About this session The goal of this session is to give the LIS administrators an over view of the LIS systems that reside under HA cluster support. In the following slides we will review the general elements of each cluster and how they interact with each other. We will also look at some of risks and limitations of the cluster and how to minimize the impact of those risks and limitations.

Resources of Cluster - Dedicated A Typical SCC cluster consists of two AIX hosts AKA nodes. By default each node has a few resources for itself: Its own network port/adapter – dedicated ports Its own permanent IP address – AKA persistent address Its own AIX operating system Its own dedicated disks and devices such as Tape, CD, etc…

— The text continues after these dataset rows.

===== config.mk =====
export PLATFORM = sky130hd
export DESIGN_NAME = arithmetic_status_flags
export DESIGN_NICKNAME = d
export VERILOG_FILES = /design/src/asf_pkg.sv /design/src/asf_flag_calc.sv /design/src/arithmetic_status_flags.sv
export SDC_FILE = /design/constraint.sdc
export NUM_CORES = 1
export LEC_CHECK = 0
export ABC_AREA = 1
export CAP_MARGIN = 20
export CORE_MARGIN = 10
export CORE_UTILIZATION = 64
export DETAILED_ROUTE_END_ITERATION = 8
export DONT_BUFFER_PORTS = 1
export GPL_ROUTABILITY_DRIVEN = 0
export PLACE_DENSITY_LB_ADDON = 0.08
export SYNTH_ARGS = -nofsm -noshare
export SYNTH_HDL_FRONTEND = slang
export SYNTH_SLANG_ARGS = --single-unit

===== constraint.sdc =====
create_clock -name clk_i -period 5.9 [get_ports clk_i]
set_clock_uncertainty 0.05 [all_clocks]
set_input_delay 0.885 -clock clk_i [delete_from_list [all_inputs] [get_ports clk_i]]
set_output_delay 0.885 -clock clk_i [all_outputs]
set_load 0.02 [all_outputs]

===== src/asf_pkg.sv =====
package asf_pkg;

  // Operation kind
  typedef enum logic [1:0] {
    MODE_ADD   = 2'd0,
    MODE_SUB   = 2'd1,
    MODE_LOGIC = 2'd2,
    MODE_MUL   = 2'd3
  } asf_mode_e;

  // Operand width
  typedef enum logic [1:0] {
    WIDTH_8  = 2'd0,
    WIDTH_16 = 2'd1,
    WIDTH_32 = 2'd2,
    WIDTH_64 = 2'd3
  } asf_width_e;

  localparam int unsigned DataWidth = 64;
  localparam int unsigned AuxBit    = 4;     // AF looks at bit 4 of a ^ b ^ r
  localparam int unsigned ParityBits = 8;    // PF covers the low byte

  typedef struct packed {
    asf_mode_e              mode;
    asf_width_e             width_code;
    logic [DataWidth-1:0]   lhs;
    logic [DataWidth-1:0]   rhs;
    logic [DataWidth-1:0]   result_value;
    logic                   carry_bit;
    logic                   mul_overflow;
  } asf_in_t;

  typedef struct packed {
    logic carry_flag;
    logic parity_flag;
    logic aux_flag;
    logic zero_flag;
    logic sign_flag;
    logic overflow_flag;
  } asf_out_t;

endpackage


===== src/asf_flag_calc.sv =====
module asf_flag_calc (
  input  asf_pkg::asf_in_t  op_i,
  output asf_pkg::asf_out_t flags_o
);
  import asf_pkg::*;

  logic [DataWidth-1:0] mask;
  logic [DataWidth-1:0] a, b, r;
  logic [DataWidth:0]   sum, diff;
  logic                 add_carry, sub_borrow;
  logic                 sign_r, sign_a, sign_b;
  logic                 aux, zero;

  always_comb begin
    case (op_i.width_code)
      WIDTH_8:  mask = {{(DataWidth-8){1'b0}}, {8{1'b1}}};
      WIDTH_16: mask = {{(DataWidth-16){1'b0}}, {16{1'b1}}};
      WIDTH_32: mask = {{(DataWidth-32){1'b0}}, {32{1'b1}}};
      default:  mask = {DataWidth{1'b1}};
    endcase
  end

  assign a = op_i.lhs & mask;
  assign b = op_i.rhs & mask;
  assign r = op_i.result_value & mask;

  // Full-width sums; carry is the bit above the operand width, borrow the top bit
  assign sum  = {1'b0, a} + {1'b0, b} + {{DataWidth{1'b0}}, op_i.carry_bit};
  assign diff = {1'b0, a} - {1'b0, b} - {{DataWidth{1'b0}}, op_i.carry_bit};

  always_comb begin
    case (op_i.width_code)
      WIDTH_8: begin
        add_carry = sum[8];
        sign_r = r[7];  sign_a = a[7];  sign_b = b[7];
      end
      WIDTH_16: begin
        add_carry = sum[16];
        sign_r = r[15]; sign_a = a[15]; sign_b = b[15];
      end
      WIDTH_32: begin
        add_carry = sum[32];
        sign_r = r[31]; sign_a = a[31]; sign_b = b[31];
      end
      default: begin
        add_carry = sum[DataWidth];
        sign_r = r[DataWidth-1]; sign_a = a[DataWidth-1]; sign_b = b[DataWidth-1];
      end
    endcase
  end

  // Operands are zero-extended, so the top bit of the difference is a true borrow
  assign sub_borrow = diff[DataWidth];
  assign aux        = a[AuxBit] ^ b[AuxBit] ^ r[AuxBit];
  assign zero       = (r == '0);

  always_comb begin
    flags_o.parity_flag   = ~^r[ParityBits-1:0];
    flags_o.sign_flag     = sign_r;
    flags_o.carry_flag    = 1'b0;
    flags_o.aux_flag      = 1'b0;
    flags_o.zero_flag     = 1'b0;
    flags_o.overflow_flag = 1'b0;
    case (op_i.mode)
      MODE_ADD: begin
        flags_o.carry_flag    = add_carry;
        flags_o.aux_flag      = aux;
        flags_o.zero_flag     = zero;
        flags_o.overflow_flag = ~(sign_a ^ sign_b) & (sign_a ^ sign_r);
      end
      MODE_SUB: begin
        flags_o.carry_flag    = sub_borrow;
        flags_o.aux_flag      = aux;
        flags_o.zero_flag     = zero;
        flags_o.overflow_flag = (sign_a ^ sign_b) & (sign_a ^ sign_r);
      end
      MODE_LOGIC: begin
        flags_o.zero_flag = zero;
      end
      default: begin
        flags_o.carry_flag    = op_i.mul_overflow;
        flags_o.overflow_flag = op_i.mul_overflow;
      end
    endcase
  end

endmodule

Resources of Cluster - Shared Based on the purpose of the cluster the two nodes share sets of resources – meaning they both can see them simultaneously: Multiple sets of disks drives – Shared storage Note: A special disk is used as a communication interfaces among nodes Multiple sets of IP addresses – Service IP addresses Set of policies that define and govern the roles and responsibilities of the nodes within the cluster

Resource Groups & Policies A collection of resources of a node (IP, Disk, devices) and their responsibilities Example: Data volumes, filesystems, scripts, printing, etc… Policy: A set of rules & regulations that exactly define the behavior of a resource group Policies are broken down into two major sets: Events: An event is a set of conditions that result in a particular set of actions Actions: A set of one or more procedures that are performed based on a particular set of events

Resource Groups & Policies Computer Repair Department (Software tech, hardware tech, manager) Policy: Find and fix problems with computers Events: If a problem is found on a computer – determine if HW or SW problem Actions: Manager makes a ticket and sends it to proper tech for evaluation and repair

Resource Group: Policy: MAIN Application Functions AUX Application Functions Policy: MAIN node starts, runs, and controls the MAIN application functions AUX node starts, runs, and controls the AUX application functions MAIN ask for health of AUX and AUX ask for health of MAIN Events: If MAIN does not get a response from AUX within 60 seconds Actions: Then MAIN take over AUX – Start, run, and control those function of AUX node

Policy: MAIN node starts, runs, and controls the MAIN application functions AUX node starts, runs, and controls the AUX application functions MAIN ask for health of AUX and AUX ask for health of MAIN Events: If AUX does not get a response from MAIN within 60 seconds Actions: Then AUX take over MAIN – Start, run, and control those function of MAIN node

Important Considerations A cluster solution does not translate to 100% uptime for users The goal is to minimize the downtime and the manual efforts to recover from single points of failure. As with any technology a cluster needs to be maintained and tested. The initial design and implementation of a solution sets the tone for later Understand the purpose of the cluster and adjust your expectations Have redundancy for everything you possibly can – have backup plan A cluster is as robust as the infrastructure it is running on!!!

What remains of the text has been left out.